Economists stressed the need to develop the port city of Chittagong to global standard as early as possible, which has enormous economic potentials.
The city accounts for about one-quarter of the gross domestic product, 25% of national revenue and 40% of heavy industrial activities, revealing its importance as an engine that could be a driver for the country’s economic growth, they said.
“The country needs to develop 4-5 cities to global standard for faster economic growth,” said economist Dr Hossain Zillur Rahman at a roundtable yesterday in Dhaka.
The discussion on “Global Port, Global City: Prioritising Chittagong For Accelerating National Growth” was jointly organised by Power and Participation Research Centre (PPRC), a think-tank, and Bonik Barta, a Bangla business daily.
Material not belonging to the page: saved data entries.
**config.mk**
```make
export PLATFORM = sky130hd
export DESIGN_NAME = alsu_core
export DESIGN_NICKNAME = d
export VERILOG_FILES = /design/src/rtl/alsu_pkg.sv /design/src/rtl/alsu_arith.sv /design/src/rtl/alsu_logic.sv /design/src/rtl/alsu_shift.sv /design/src/rtl/alsu_core.sv
export SDC_FILE = /design/constraint.sdc
export NUM_CORES = 1
export LEC_CHECK = 0
export ABC_CLOCK_PERIOD_IN_PS = 2600
export BUFFER_PORTS_ARGS = -buffer_cell sky130_fd_sc_hd__buf_2
export CAP_MARGIN = 0
export CORE_UTILIZATION = 42
export DETAILED_ROUTE_END_ITERATION = 10
export GPL_ROUTABILITY_DRIVEN = 1
export GPL_TIMING_DRIVEN = 0
export PLACE_DENSITY_LB_ADDON = 0.05
export SKIP_LAST_GASP = 1
export SLEW_MARGIN = 20
export SYNTH_ARGS = -nofsm -noshare
export SYNTH_HDL_FRONTEND = slang
export SYNTH_SLANG_ARGS = --single-unit
```
**constraint.sdc**
```tcl
create_clock -name clk -period 2.6 [get_ports clk]
set_clock_uncertainty 0.1 [all_clocks]
set_input_delay 0.52 -clock clk [delete_from_list [all_inputs] [get_ports clk]]
set_output_delay 0.52 -clock clk [all_outputs]
set_load 0.005 [all_outputs]
```
**src/rtl/alsu_pkg.sv**
```systemverilog
package alsu_pkg;

    localparam int SEL_W = 4;

    // Path chosen by the upper select bits
    typedef enum logic [1:0] {
        PATH_ARITH = 2'b00,
        PATH_LOGIC = 2'b01,
        PATH_SHR   = 2'b10,
        PATH_SHL   = 2'b11
    } path_e;

    // Second adder operand chosen by the lower select bits
    typedef enum logic [1:0] {
        YSRC_ZERO = 2'b00,
        YSRC_B    = 2'b01,
        YSRC_NOTB = 2'b10,
        YSRC_ONES = 2'b11
    } ysrc_e;

    // Bitwise function chosen by the lower select bits
    typedef enum logic [1:0] {
        LOP_AND  = 2'b00,
        LOP_OR   = 2'b01,
        LOP_XOR  = 2'b10,
        LOP_NOTA = 2'b11
    } lop_e;

endpackage

```
**src/rtl/alsu_arith.sv**
```systemverilog
module alsu_arith
    import alsu_pkg::*;
#(
    parameter int WIDTH = 8
) (
    input  logic [1:0]       op,
    input  logic             cin,
    input  logic [WIDTH-1:0] a,
    input  logic [WIDTH-1:0] b,
    output logic [WIDTH-1:0] sum,
    output logic             carry
);

    localparam int SUM_W = WIDTH + 1;

    logic [WIDTH-1:0] y_opnd;
    logic [SUM_W-1:0] total;

    // Second operand selection feeding the single adder
    always_comb begin
        unique case (ysrc_e'(op))
            YSRC_ZERO: y_opnd = '0;
            YSRC_B:    y_opnd = b;
            YSRC_NOTB: y_opnd = ~b;
            YSRC_ONES: y_opnd = '1;
            default:   y_opnd = '0;
        endcase
    end

    always_comb begin
        total = {1'b0, a} + {1'b0, y_opnd} + {{(SUM_W-1){1'b0}}, cin};
        sum   = total[WIDTH-1:0];
        carry = total[WIDTH];
    end

endmodule

```
**src/rtl/alsu_logic.sv**
```systemverilog
module alsu_logic
    import alsu_pkg::*;
#(
    parameter int WIDTH = 8
) (
    input  logic [1:0]       op,
    input  logic [WIDTH-1:0] a,
    input  logic [WIDTH-1:0] b,
    output logic [WIDTH-1:0] y
);

    // Bitwise function selection
    always_comb begin
        unique case (lop_e'(op))
            LOP_AND:  y = a & b;
            LOP_OR:   y = a | b;
            LOP_XOR:  y = a ^ b;
            LOP_NOTA: y = ~a;
            default:  y = '0;
        endcase
    end

endmodule

```
**src/rtl/alsu_shift.sv**
```systemverilog
module alsu_shift #(
    parameter int WIDTH = 8
) (
    input  logic [WIDTH-1:0] a,
    output logic [WIDTH-1:0] shr_y,
    output logic [WIDTH-1:0] shl_y
);

    // One-position shifts with zero fill at the vacated end
    for (genvar i = 0; i < WIDTH; i++) begin : g_bit
        if (i == WIDTH - 1) begin : g_top
            assign shr_y[i] = 1'b0;
        end else begin : g_top_n
            assign shr_y[i] = a[i+1];
        end
        if (i == 0) begin : g_bot
            assign shl_y[i] = 1'b0;
        end else begin : g_bot_n
            assign shl_y[i] = a[i-1];
        end
    end

endmodule

```
**src/rtl/alsu_core.sv**
```systemverilog
module alsu_core
    import alsu_pkg::*;
#(
    parameter int WIDTH = 8
) (
    input  logic             clk,
    input  logic             rst_n,
    input  logic             load_en,
    input  logic [3:0]       sel,
    input  logic             carry_in,
    input  logic [WIDTH-1:0] a_in,
    input  logic [WIDTH-1:0] b_in,
    output logic [WIDTH-1:0] f_q,
    output logic             cout_q
);

    typedef struct packed {
        logic [WIDTH-1:0] f;
        logic             cout;
    } dest_t;

    dest_t state_d, state_q;

    logic [WIDTH-1:0] arith_y, logic_y, shr_y, shl_y;
    logic             arith_c;
    path_e            path;

    assign path = path_e'(sel[3:2]);

    alsu_arith #(.WIDTH(WIDTH)) i_arith (
        .op    (sel[1:0]),
        .cin   (carry_in),
        .a     (a_in),
        .b     (b_in),
        .sum   (arith_y),
        .carry (arith_c)
    );

    alsu_logic #(.WIDTH(WIDTH)) i_logic (
        .op (sel[1:0]),
        .a  (a_in),
        .b  (b_in),
        .y  (logic_y)
    );

    alsu_shift #(.WIDTH(WIDTH)) i_shift (
        .a     (a_in),
        .shr_y (shr_y),
        .shl_y (shl_y)
    );

    // Next-state: final path merge and load control
    always_comb begin
        state_d = state_q;
        if (load_en) begin
            unique case (path)
                PATH_ARITH: begin
                    state_d.f    = arith_y;
                    state_d.cout = arith_c;
                end
                PATH_LOGIC: begin
                    state_d.f    = logic_y;
                    state_d.cout = 1'b0;
                end
                PATH_SHR: begin
                    state_d.f    = shr_y;
                    state_d.cout = 1'b0;
                end
                PATH_SHL: begin
                    state_d.f    = shl_y;
                    state_d.cout = 1'b0;
                end
                default: begin
                    state_d.f    = '0;
                    state_d.cout = 1'b0;
                end
            endcase
        end
    end

    always_ff @(posedge clk) begin
        if (!rst_n) begin
            state_q <= '0;
        end else begin
            state_q <= state_d;
        end
    end

    assign f_q    = state_q.f;
    assign cout_q = state_q.cout;

    p_hold_r8: assert property (@(posedge clk) disable iff (!rst_n)
        !load_en |=> ($stable(f_q) && $stable(cout_q)));

    p_cout_zero_r7: assert property (@(posedge clk) disable iff (!rst_n)
        (load_en && sel[3:2] != 2'b00) |=> !cout_q);

    p_shr_fill_r5: assert property (@(posedge clk) disable iff (!rst_n)
        (load_en && sel[3:2] == 2'b10) |=> !f_q[WIDTH-1]);

    p_shl_fill_r6: assert property (@(posedge clk) disable iff (!rst_n)
        (load_en && sel[3:2] == 2'b11) |=> !f_q[0]);

    p_transfer_r2: assert property (@(posedge clk) disable iff (!rst_n)
        (load_en && sel == 4'b0011 && carry_in) |=> (f_q == $past(a_in) && cout_q));

endmodule

```
==> results of run 1 <==
==> cell type report <==
cell class / count / share of cell area, %
Multi-Input combinational cell: 153 / 65.3
Sequential cell: 9 / 10.4
Timing Repair Buffer: 34 / 10.3
Inverter: 29 / 6.52
Tap cell: 44 / 3.19
Buffer: 7 / 2.75
Clock buffer: 4 / 1.52
==> cells by family after synthesis <==
| kind of cell | Yosys count |
|---|---|
| fa+ha+maj | 25 |
| simple gates | 49 |
| xor+xnor | 4 |
| mux | 7 |
| compound gates | 68 |
| flops | 9 |
| buf+inv | 37 |
==> registers in the layout, indices dropped and copies added, names as in the netlist <==
name and flops:
f_q 8, cout_q 1
==> worst paths after layout <==
check	to	startpoint	slack, ns
setup / recovery	f_q[6]	sel[1]	0.11
setup reg to reg	f_q[2]	f_q[2]	1.57
hold / removal	f_q[0]	f_q[0]	0.40
hold reg to reg	f_q[0]	f_q[0]	0.40
==> routing by layer <==
| metal | global-route usage [%] | part of all wire (%) | vias to the layer above |
|---|---|---|---|
| met3 | 1.71 | 6.0 | 4 |
| met2 | 43.2 | 49 | 54 |
| met4 | 6.82 | 0.70 | 0 |
| li1 | - | - | 783 |
| met5 | 0 | 0 | - |
| met1 | 31.7 | 45 | 701 |
==> timing repair <==
action                                 in CTS  in global routing
buffers inserted                            0                  3
gates resized for setup                     1                  6
endpoints found under the hold margin       0                  0
pin swaps                                   0                  2
setup endpoints to repair                   4                  4
==> layout by cell type (no fill, tap or decap), types with 2 or more instances in the layout <==
cell type,instances
nand2_1,22
o22ai_1,2
clkbuf_1,3
a211oi_2,2
nand3_1,4
dfxtp_1,9
a221oi_1,2
ha_1,23
xor2_1,3
or3_1,4
o211ai_1,5
inv_1,28
a211oi_1,5
buf_4,3
o21ai_0,18
nor3_1,2
clkbuf_4,3
buf_2,35
nor2_1,13
a21oi_1,17
a21o_1,2
a31oi_1,4
mux2i_1,5
==> worst max-delay path, stage by stage <==
cell,delay (ns)
buf_2,0.14
clkinvlp_4,0.11
o21ai_2,0.18
fa_2,0.26
inv_1,0.06
fa_1,0.40
nand2b_1,0.21
a211oi_2,0.30
nor3_1,0.10
a41oi_1,0.16
and3_1,0.17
“In this context, priority should be given right now for building Chittagong as an attractive city,” he said.
Dr Hossain Zillur said Bangladesh could learn from Asia’s some successful cities that economic competitiveness would be boosted with development of a city.
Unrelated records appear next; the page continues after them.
[config.mk]
export PLATFORM = sky130hd
export DESIGN_NAME = irq_seq
export DESIGN_NICKNAME = d
export VERILOG_FILES = /design/src/rtl/irq_seq_pkg.sv /design/src/rtl/irq_seq_ctrl.sv /design/src/rtl/irq_seq_stack.sv /design/src/rtl/irq_seq.sv
export SDC_FILE = /design/constraint.sdc
export NUM_CORES = 1
export LEC_CHECK = 0
export ABC_AREA = 0
export BUFFER_PORTS_ARGS = -buffer_cell sky130_fd_sc_hd__buf_4
export CAP_MARGIN = 20
export CORE_MARGIN = 4
export CORE_UTILIZATION = 40
export CTS_CLUSTER_SIZE = 40
export DETAILED_ROUTE_END_ITERATION = 8
export HOLD_SLACK_MARGIN = 0.12
export PLACE_DENSITY = 0.74
export SLEW_MARGIN = 20
export SYNTH_ARGS = -nofsm -noshare
export SYNTH_HDL_FRONTEND = slang
export SYNTH_HIERARCHICAL = 1
export SYNTH_SLANG_ARGS = --single-unit
[constraint.sdc]
create_clock -name clk_i -period 1.8 [get_ports clk_i]
set_input_delay 0.27 -clock clk_i [delete_from_list [all_inputs] [get_ports clk_i]]
set_output_delay 0.27 -clock clk_i [all_outputs]
set_load 0.05 [all_outputs]
[src/rtl/irq_seq_pkg.sv]
package irq_seq_pkg;
  typedef enum logic [1:0] {
    ST_IDLE  = 2'd0,
    ST_ENTRY = 2'd1,
    ST_POP   = 2'd2,
    ST_RDONE = 2'd3
  } seq_state_e;
endpackage

[src/rtl/irq_seq_ctrl.sv]
module irq_seq_ctrl
  import irq_seq_pkg::*;
#(
  parameter int unsigned ENTRY_CYCLES = 13,
  parameter int unsigned STEP_W       = $clog2(ENTRY_CYCLES)
) (
  input  logic              clk_i,
  input  logic              rst_ni,
  input  logic              req_i,
  input  logic              ie_i,
  input  logic              reti_i,
  output seq_state_e        state_o,
  output logic [STEP_W-1:0] step_o,
  output logic              start_entry_o,
  output logic              start_ret_o
);
  localparam logic [STEP_W-1:0] LAST_STEP = STEP_W'(ENTRY_CYCLES - 1);
  localparam logic [STEP_W-1:0] LAST_POP  = STEP_W'(2);

  seq_state_e        state_q;
  logic [STEP_W-1:0] step_q;

  // return wins over a simultaneous request
  assign start_ret_o   = (state_q == ST_IDLE) && reti_i;
  assign start_entry_o = (state_q == ST_IDLE) && !reti_i && req_i && ie_i;

  always_ff @(posedge clk_i or negedge rst_ni) begin
    if (!rst_ni) begin
      state_q <= ST_IDLE;
      step_q  <= '0;
    end else begin
      case (state_q)
        ST_IDLE: begin
          step_q <= '0;
          if (start_ret_o)        state_q <= ST_POP;
          else if (start_entry_o) state_q <= ST_ENTRY;
        end
        ST_ENTRY: begin
          if (step_q == LAST_STEP) begin
            state_q <= ST_IDLE;
            step_q  <= '0;
          end else begin
            step_q <= step_q + 1'b1;
          end
        end
        ST_POP: begin
          if (step_q == LAST_POP) begin
            state_q <= ST_RDONE;
            step_q  <= '0;
          end else begin
            step_q <= step_q + 1'b1;
          end
        end
        default: state_q <= ST_IDLE;
      endcase
    end
  end

  assign state_o = state_q;
  assign step_o  = step_q;
endmodule

[src/rtl/irq_seq_stack.sv]
module irq_seq_stack #(
  parameter int unsigned SP_W = 8
) (
  input  logic            clk_i,
  input  logic            rst_ni,
  input  logic            push_i,
  input  logic            pop_i,
  output logic [SP_W-1:0] sp_o,
  output logic [SP_W-1:0] addr_o
);
  logic [SP_W-1:0] sp_q;

  always_ff @(posedge clk_i or negedge rst_ni) begin
    if (!rst_ni)     sp_q <= '0;
    else if (push_i) sp_q <= sp_q + 1'b1;
    else if (pop_i)  sp_q <= sp_q - 1'b1;
  end

  // pointer marks next free byte; pop reads the byte below it
  assign addr_o = pop_i ? sp_q - 1'b1 : sp_q;
  assign sp_o   = sp_q;

  p_push_grow_r3: assert property (@(posedge clk_i) disable iff (!rst_ni)
    push_i |=> sp_o == SP_W'($past(sp_o) + 1'b1));
  p_pop_shrink_r8: assert property (@(posedge clk_i) disable iff (!rst_ni)
    pop_i |=> sp_o == SP_W'($past(sp_o) - 1'b1));
  p_push_pop_excl_r7: assert property (@(posedge clk_i) disable iff (!rst_ni)
    !(push_i && pop_i));
endmodule

[src/rtl/irq_seq.sv]
module irq_seq
  import irq_seq_pkg::*;
#(
  parameter int unsigned BYTE_W       = 8,
  parameter int unsigned SP_W         = 8,
  parameter int unsigned ENTRY_CYCLES = 13,
  parameter int unsigned IE_BIT       = 0
) (
  input  logic                  clk_i,
  input  logic                  rst_ni,
  input  logic                  irq_req_i,
  input  logic [2*BYTE_W-1:0]   irq_vec_i,
  output logic                  irq_ack_o,
  input  logic                  reti_i,
  input  logic [2*BYTE_W-1:0]   pc_i,
  input  logic [BYTE_W-1:0]     flags_i,
  output logic                  pc_we_o,
  output logic [2*BYTE_W-1:0]   pc_o,
  output logic                  flags_we_o,
  output logic [BYTE_W-1:0]     flags_o,
  output logic                  stk_we_o,
  output logic [SP_W-1:0]       stk_addr_o,
  output logic [BYTE_W-1:0]     stk_wdata_o,
  input  logic [BYTE_W-1:0]     stk_rdata_i,
  output logic [SP_W-1:0]       sp_o,
  output logic                  busy_o,
  output logic                  done_o
);
  localparam int unsigned PC_W   = 2 * BYTE_W;
  localparam int unsigned STEP_W = $clog2(ENTRY_CYCLES);
  localparam logic [STEP_W-1:0] LAST_STEP  = STEP_W'(ENTRY_CYCLES - 1);
  localparam logic [STEP_W-1:0] CLEAR_STEP = STEP_W'(3);

  seq_state_e        state;
  logic [STEP_W-1:0] step;
  logic              start_entry, start_ret;
  logic              push, pop;
  logic [PC_W-1:0]   pc_q, vec_q;
  logic [BYTE_W-1:0] flg_q;

  irq_seq_ctrl #(.ENTRY_CYCLES(ENTRY_CYCLES), .STEP_W(STEP_W)) u_ctrl (
    .clk_i        (clk_i),
    .rst_ni       (rst_ni),
    .req_i        (irq_req_i),
    .ie_i         (flags_i[IE_BIT]),
    .reti_i       (reti_i),
    .state_o      (state),
    .step_o       (step),
    .start_entry_o(start_entry),
    .start_ret_o  (start_ret)
  );

  assign push = (state == ST_ENTRY) && (step < CLEAR_STEP);
  assign pop  = (state == ST_POP);

  irq_seq_stack #(.SP_W(SP_W)) u_stack (
    .clk_i (clk_i),
    .rst_ni(rst_ni),
    .push_i(push),
    .pop_i (pop),
    .sp_o  (sp_o),
    .addr_o(stk_addr_o)
  );

  // frame registers: captured on entry, refilled by pops on return
  always_ff @(posedge clk_i or negedge rst_ni) begin
    if (!rst_ni) begin
      pc_q  <= '0;
      flg_q <= '0;
      vec_q <= '0;
    end else if (start_entry) begin
      pc_q  <= pc_i;
      flg_q <= flags_i;
      vec_q <= irq_vec_i;
    end else if (pop) begin
      case (step)
        STEP_W'(0): flg_q             <= stk_rdata_i;
        STEP_W'(1): pc_q[BYTE_W-1:0]  <= stk_rdata_i;
        default:    pc_q[PC_W-1:BYTE_W] <= stk_rdata_i;
      endcase
    end
  end

  always_comb begin
    case (step)
      STEP_W'(0): stk_wdata_o = pc_q[PC_W-1:BYTE_W];
      STEP_W'(1): stk_wdata_o = pc_q[BYTE_W-1:0];
      default:    stk_wdata_o = flg_q;
    endcase
  end

  assign stk_we_o   = push;
  assign irq_ack_o  = (state == ST_ENTRY) && (step == '0);
  assign flags_we_o = ((state == ST_ENTRY) && (step == CLEAR_STEP)) || (state == ST_RDONE);
  assign flags_o    = (state == ST_RDONE) ? flg_q : '0;
  assign pc_we_o    = ((state == ST_ENTRY) && (step == LAST_STEP)) || (state == ST_RDONE);
  assign pc_o       = (state == ST_RDONE) ? pc_q : vec_q;
  assign done_o     = pc_we_o;
  assign busy_o     = (state != ST_IDLE);

  p_accept_ack_r2: assert property (@(posedge clk_i) disable iff (!rst_ni)
    (!busy_o && irq_req_i && flags_i[IE_BIT] && !reti_i) |=> irq_ack_o);
  p_ack_single_r6: assert property (@(posedge clk_i) disable iff (!rst_ni)
    irq_ack_o |=> !irq_ack_o);
  p_ack_in_entry_r6: assert property (@(posedge clk_i) disable iff (!rst_ni)
    irq_ack_o |-> (busy_o && stk_we_o && !done_o));
  p_flags_zero_r4: assert property (@(posedge clk_i) disable iff (!rst_ni)
    (flags_we_o && !done_o) |-> (flags_o == '0));
  p_done_idle_r5: assert property (@(posedge clk_i) disable iff (!rst_ni)
    done_o |=> !busy_o);
  p_ret_start_r9: assert property (@(posedge clk_i) disable iff (!rst_ni)
    (!busy_o && reti_i) |=> (busy_o && !stk_we_o && !irq_ack_o));
endmodule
He also laid emphasis on improving efficiency of Chittagong port to cope with the economic growth.
“The infrastructure of the port and the city are poorly aligned, and the port’s contribution to the city’s infrastructural development is marginal. If the port becomes global standard, the city has to be global standard.”
“The Chittagong port handles more than 80% of the external trade. The deep seaport is a distant future.
“So, the current Chittagong port has to bear the principal burden of higher growth in the medium term and has ample opportunities for expansion and improvement to global standards.”
Planning Minister AHM Mustafa Kamal said the government was considering Chittagong as a hub while the country would reach its goal of middle income country taking the port city as an important place.
Highlighting development projects taken by the government for furnishing the port city, he said, “The government is implementing 139 projects in Chittagong at a cost of Tk158,000 crore. These will be implemented in next three years.”
Former Bangladesh Bank Governor Salehuddin Ahmed blamed the centralisation of development and decision-making for increasingly turning Dhaka as “Bangladesh,” leaving other parts of the country deprived of development works.
“The whole country can be divided into a number of parts to drive development process. Chittagong will be preeminent in that process,” he said.
Chittagong Stock Exchange Chairman Muhammad Abdul Mazid said: “The Chittagong-based businesses even don’t make attempt to develop the city. Rather, they have shifted their head offices to Dhaka.”
AK Khan & Company Managing Director Salahuddin Kasem Khan said there was a serious lack of coordination among agencies running the city. “But the city governance is important to build a city.”
President of Chittagong Samity MM Nasiruddin said the infrastructure in the city had not improved much since the British rule.
“Projects have been taken, but their implementation is slow. When the Dhaka-Chittagong four-lane road will be open for public, perhaps the utility for the lane will be over.”
Former director general of Asian Development Bank Sultan Hafeez Rahman suggested empowering Chittagong City Corporation so it could have tools and finance to run the city as well as spur development.
Urban specialist of the World Bank Chris Pablo said the key institutions had to be involved to develop a city.
“The plan to develop a city has to be manifested in national policies. Besides, a dialogue has to be held to identify who should do what.”